Le lendemain, il engagea un serviteur indiqué par l'aubergiste. À l'aube, Saûl de Tarse, qui surprit le tenancier par son esprit déterminé, se mit en route vers la célèbre ville située dans une oasis en plein désert.
Aux premières heures du jour, sortirent des portes de Damas deux hommes modestement habillés qui marchaient devant un petit chameau chargé des provisions nécessaires.

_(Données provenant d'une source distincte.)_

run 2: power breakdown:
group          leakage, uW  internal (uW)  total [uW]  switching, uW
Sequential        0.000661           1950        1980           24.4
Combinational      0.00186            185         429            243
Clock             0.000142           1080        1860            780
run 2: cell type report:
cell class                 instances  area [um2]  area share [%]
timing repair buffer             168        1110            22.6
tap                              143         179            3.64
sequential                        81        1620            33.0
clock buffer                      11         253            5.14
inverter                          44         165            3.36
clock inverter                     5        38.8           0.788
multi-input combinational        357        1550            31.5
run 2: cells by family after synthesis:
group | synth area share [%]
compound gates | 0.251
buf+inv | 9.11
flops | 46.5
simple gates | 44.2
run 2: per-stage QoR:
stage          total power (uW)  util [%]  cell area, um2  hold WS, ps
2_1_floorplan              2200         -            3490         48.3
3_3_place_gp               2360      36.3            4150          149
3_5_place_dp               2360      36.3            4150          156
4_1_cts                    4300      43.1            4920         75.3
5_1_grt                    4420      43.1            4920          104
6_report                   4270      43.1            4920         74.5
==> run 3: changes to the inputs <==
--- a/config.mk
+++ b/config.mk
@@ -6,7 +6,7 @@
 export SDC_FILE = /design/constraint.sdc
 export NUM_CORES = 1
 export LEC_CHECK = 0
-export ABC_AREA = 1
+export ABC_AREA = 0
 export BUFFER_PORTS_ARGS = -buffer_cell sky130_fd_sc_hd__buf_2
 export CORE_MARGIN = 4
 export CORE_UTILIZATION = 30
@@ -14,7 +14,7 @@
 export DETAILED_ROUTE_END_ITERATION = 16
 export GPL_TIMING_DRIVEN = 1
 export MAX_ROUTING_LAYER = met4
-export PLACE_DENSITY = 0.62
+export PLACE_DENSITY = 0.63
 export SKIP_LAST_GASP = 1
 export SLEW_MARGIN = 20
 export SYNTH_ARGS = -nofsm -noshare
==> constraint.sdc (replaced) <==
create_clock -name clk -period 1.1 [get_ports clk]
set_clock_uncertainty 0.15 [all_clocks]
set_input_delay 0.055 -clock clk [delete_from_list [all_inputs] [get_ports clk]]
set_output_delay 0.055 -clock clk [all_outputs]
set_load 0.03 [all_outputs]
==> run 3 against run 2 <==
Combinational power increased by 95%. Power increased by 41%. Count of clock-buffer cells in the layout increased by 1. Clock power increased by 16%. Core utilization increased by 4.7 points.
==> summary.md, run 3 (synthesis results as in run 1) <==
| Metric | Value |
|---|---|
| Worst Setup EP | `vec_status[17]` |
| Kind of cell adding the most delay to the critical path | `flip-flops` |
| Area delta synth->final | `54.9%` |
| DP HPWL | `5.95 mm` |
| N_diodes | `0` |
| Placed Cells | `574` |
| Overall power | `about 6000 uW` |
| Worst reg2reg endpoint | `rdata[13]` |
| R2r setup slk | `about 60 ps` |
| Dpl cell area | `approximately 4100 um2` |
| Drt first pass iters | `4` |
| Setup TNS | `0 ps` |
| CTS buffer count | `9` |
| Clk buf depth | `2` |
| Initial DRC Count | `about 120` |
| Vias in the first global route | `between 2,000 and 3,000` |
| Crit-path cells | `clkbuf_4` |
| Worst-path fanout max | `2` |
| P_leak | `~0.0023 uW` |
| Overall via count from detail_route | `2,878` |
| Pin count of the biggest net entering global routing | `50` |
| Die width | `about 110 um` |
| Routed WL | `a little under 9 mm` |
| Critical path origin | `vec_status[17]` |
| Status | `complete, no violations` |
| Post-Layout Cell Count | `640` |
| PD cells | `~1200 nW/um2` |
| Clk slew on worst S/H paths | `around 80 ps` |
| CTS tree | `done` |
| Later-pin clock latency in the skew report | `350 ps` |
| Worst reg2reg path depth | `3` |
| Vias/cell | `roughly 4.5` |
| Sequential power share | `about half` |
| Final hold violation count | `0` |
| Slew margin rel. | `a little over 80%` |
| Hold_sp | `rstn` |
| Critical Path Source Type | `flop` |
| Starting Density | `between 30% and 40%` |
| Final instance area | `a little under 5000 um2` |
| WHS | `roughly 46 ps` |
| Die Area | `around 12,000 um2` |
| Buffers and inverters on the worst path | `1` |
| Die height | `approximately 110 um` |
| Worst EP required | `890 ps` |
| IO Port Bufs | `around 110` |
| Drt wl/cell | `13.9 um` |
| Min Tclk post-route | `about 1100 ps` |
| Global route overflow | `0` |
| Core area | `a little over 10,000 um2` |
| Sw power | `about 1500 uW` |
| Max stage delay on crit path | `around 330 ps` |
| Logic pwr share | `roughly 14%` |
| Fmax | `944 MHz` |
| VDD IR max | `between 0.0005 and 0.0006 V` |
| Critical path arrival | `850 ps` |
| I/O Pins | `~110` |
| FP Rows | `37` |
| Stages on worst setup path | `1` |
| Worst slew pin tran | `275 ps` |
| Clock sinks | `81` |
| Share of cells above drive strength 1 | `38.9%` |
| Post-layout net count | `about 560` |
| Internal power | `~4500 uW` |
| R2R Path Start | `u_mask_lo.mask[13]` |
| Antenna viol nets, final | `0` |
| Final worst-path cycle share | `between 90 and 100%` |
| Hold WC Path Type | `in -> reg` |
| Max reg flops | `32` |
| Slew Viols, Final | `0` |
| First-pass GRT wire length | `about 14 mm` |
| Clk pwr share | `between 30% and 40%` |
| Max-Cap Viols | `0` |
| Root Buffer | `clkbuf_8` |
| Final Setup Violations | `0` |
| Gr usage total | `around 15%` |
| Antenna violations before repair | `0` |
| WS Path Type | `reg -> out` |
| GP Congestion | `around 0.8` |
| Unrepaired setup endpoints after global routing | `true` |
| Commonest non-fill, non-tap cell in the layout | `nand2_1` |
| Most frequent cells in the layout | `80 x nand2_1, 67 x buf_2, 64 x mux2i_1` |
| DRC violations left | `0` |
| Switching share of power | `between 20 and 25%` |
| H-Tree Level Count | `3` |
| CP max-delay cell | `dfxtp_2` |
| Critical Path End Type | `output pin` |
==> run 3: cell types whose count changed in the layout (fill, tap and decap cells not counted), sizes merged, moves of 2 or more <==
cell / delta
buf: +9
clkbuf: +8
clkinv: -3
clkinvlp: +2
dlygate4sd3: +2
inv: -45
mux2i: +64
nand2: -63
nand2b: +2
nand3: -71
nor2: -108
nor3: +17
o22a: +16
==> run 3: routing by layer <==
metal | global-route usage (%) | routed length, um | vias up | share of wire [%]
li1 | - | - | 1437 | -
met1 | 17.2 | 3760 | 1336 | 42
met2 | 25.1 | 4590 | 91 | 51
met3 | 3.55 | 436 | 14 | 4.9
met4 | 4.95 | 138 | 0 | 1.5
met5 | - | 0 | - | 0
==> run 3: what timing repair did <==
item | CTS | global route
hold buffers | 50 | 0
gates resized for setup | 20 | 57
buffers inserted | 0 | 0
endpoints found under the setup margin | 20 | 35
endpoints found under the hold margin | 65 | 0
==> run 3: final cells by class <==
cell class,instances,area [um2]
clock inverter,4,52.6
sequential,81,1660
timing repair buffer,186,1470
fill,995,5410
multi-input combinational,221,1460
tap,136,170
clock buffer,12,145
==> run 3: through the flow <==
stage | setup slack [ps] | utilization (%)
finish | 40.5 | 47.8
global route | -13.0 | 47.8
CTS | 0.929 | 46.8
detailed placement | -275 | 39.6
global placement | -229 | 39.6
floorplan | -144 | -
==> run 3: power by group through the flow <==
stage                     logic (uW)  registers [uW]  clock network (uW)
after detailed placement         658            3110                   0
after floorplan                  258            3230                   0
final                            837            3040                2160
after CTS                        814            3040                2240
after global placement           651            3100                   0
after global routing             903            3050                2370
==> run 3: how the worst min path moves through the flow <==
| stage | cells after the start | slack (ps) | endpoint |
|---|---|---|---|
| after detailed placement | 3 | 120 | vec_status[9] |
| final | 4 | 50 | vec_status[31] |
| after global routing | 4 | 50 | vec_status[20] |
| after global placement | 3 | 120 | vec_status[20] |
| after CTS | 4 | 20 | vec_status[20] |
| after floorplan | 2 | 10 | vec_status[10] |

Saûl voulut à tout prix partir ainsi, à pied, afin d'initier la vie pleine de rigueur qui lui serait grandement bénéfique plus tard. Il ne voyagerait plus en sa capacité de docteur de la Loi entouré de serviteurs, mais comme disciple de Jésus, astreint à ses idéaux. De ce fait, il se dit qu'il était préférable de voyager comme un bédouin pour apprendre à toujours compter sur ses propres forces. Sous la chaleur harassante du jour, sous les bénédictions rafraîchissantes du crépuscule, sa pensée était fixée sur celui qui l'avait appelé au monde à une vie nouvelle. Les nuits du désert, quand le clair de lune remplit de rêve la désolation du paysage mort, sont touchées d'une mystérieuse beauté. Sous la coupe de quelque dattier solitaire, le converti de Damas profitait du silence pour se plonger dans de profondes méditations. Le firmament étoile détenait maintenant pour son esprit, des messages réconfortants et permanents. Il était convaincu que son âme avait été conduite à de nouveaux horizons, parce qu'à travers toutes les choses de la nature, il semblait recevoir la pensée du Christ qui parlait affectueusement à son cœur.
LE TISSERAND
Bien qu'habitués au spectacle permanent de l'arrivée d'étrangers dans la ville vu sa situation privilégiée dans le désert, les passants de Palmyre avaient remarqué, avec intérêt, le passage de ce bédouin suivi d'un humble serviteur qui tirait un misérable chameau haletant de fatigue. Ils avaient bien évidemment reconnu son profil juif aux traits caractéristiques de son visage et à l'énergie calme qui transparaissait de son regard.
Saûl, quant à lui, avançait d'un air indifférent comme s'il vivait dans ce scénario depuis longtemps.
Informé du fait que le frère de son ancien maître était un commerçant des plus connus et bien nanti de surcroît, il n'eut pas de difficultés à obtenir des informations auprès d'un patricien qui lui indiqua sa résidence.
Il s'arrêta dans une auberge ordinaire pour SEremettre des fatigues du voyage et consulta sa bourse pour organiser son séjour. L'argent s'épuisait, il aurait à peine de quoi rémunérer son compagnon dévoué qui avait été un ami fidèle pendant ce dur voyage. Après s'être informé de la quantité à payer, il constata qu'il n'aurait pas assez pour tout régler et lui dit avec humilité :
Juda, actuellement, je n'ai pas assez pour mieux récompenser les services que tu m'as rendus. Néanmoins, je te donne la moitié de ce que je te dois et le chameau en plus en guise de paiement pour le reste.
Le serviteur lui-même fut ému par le ton humble de cette proposition.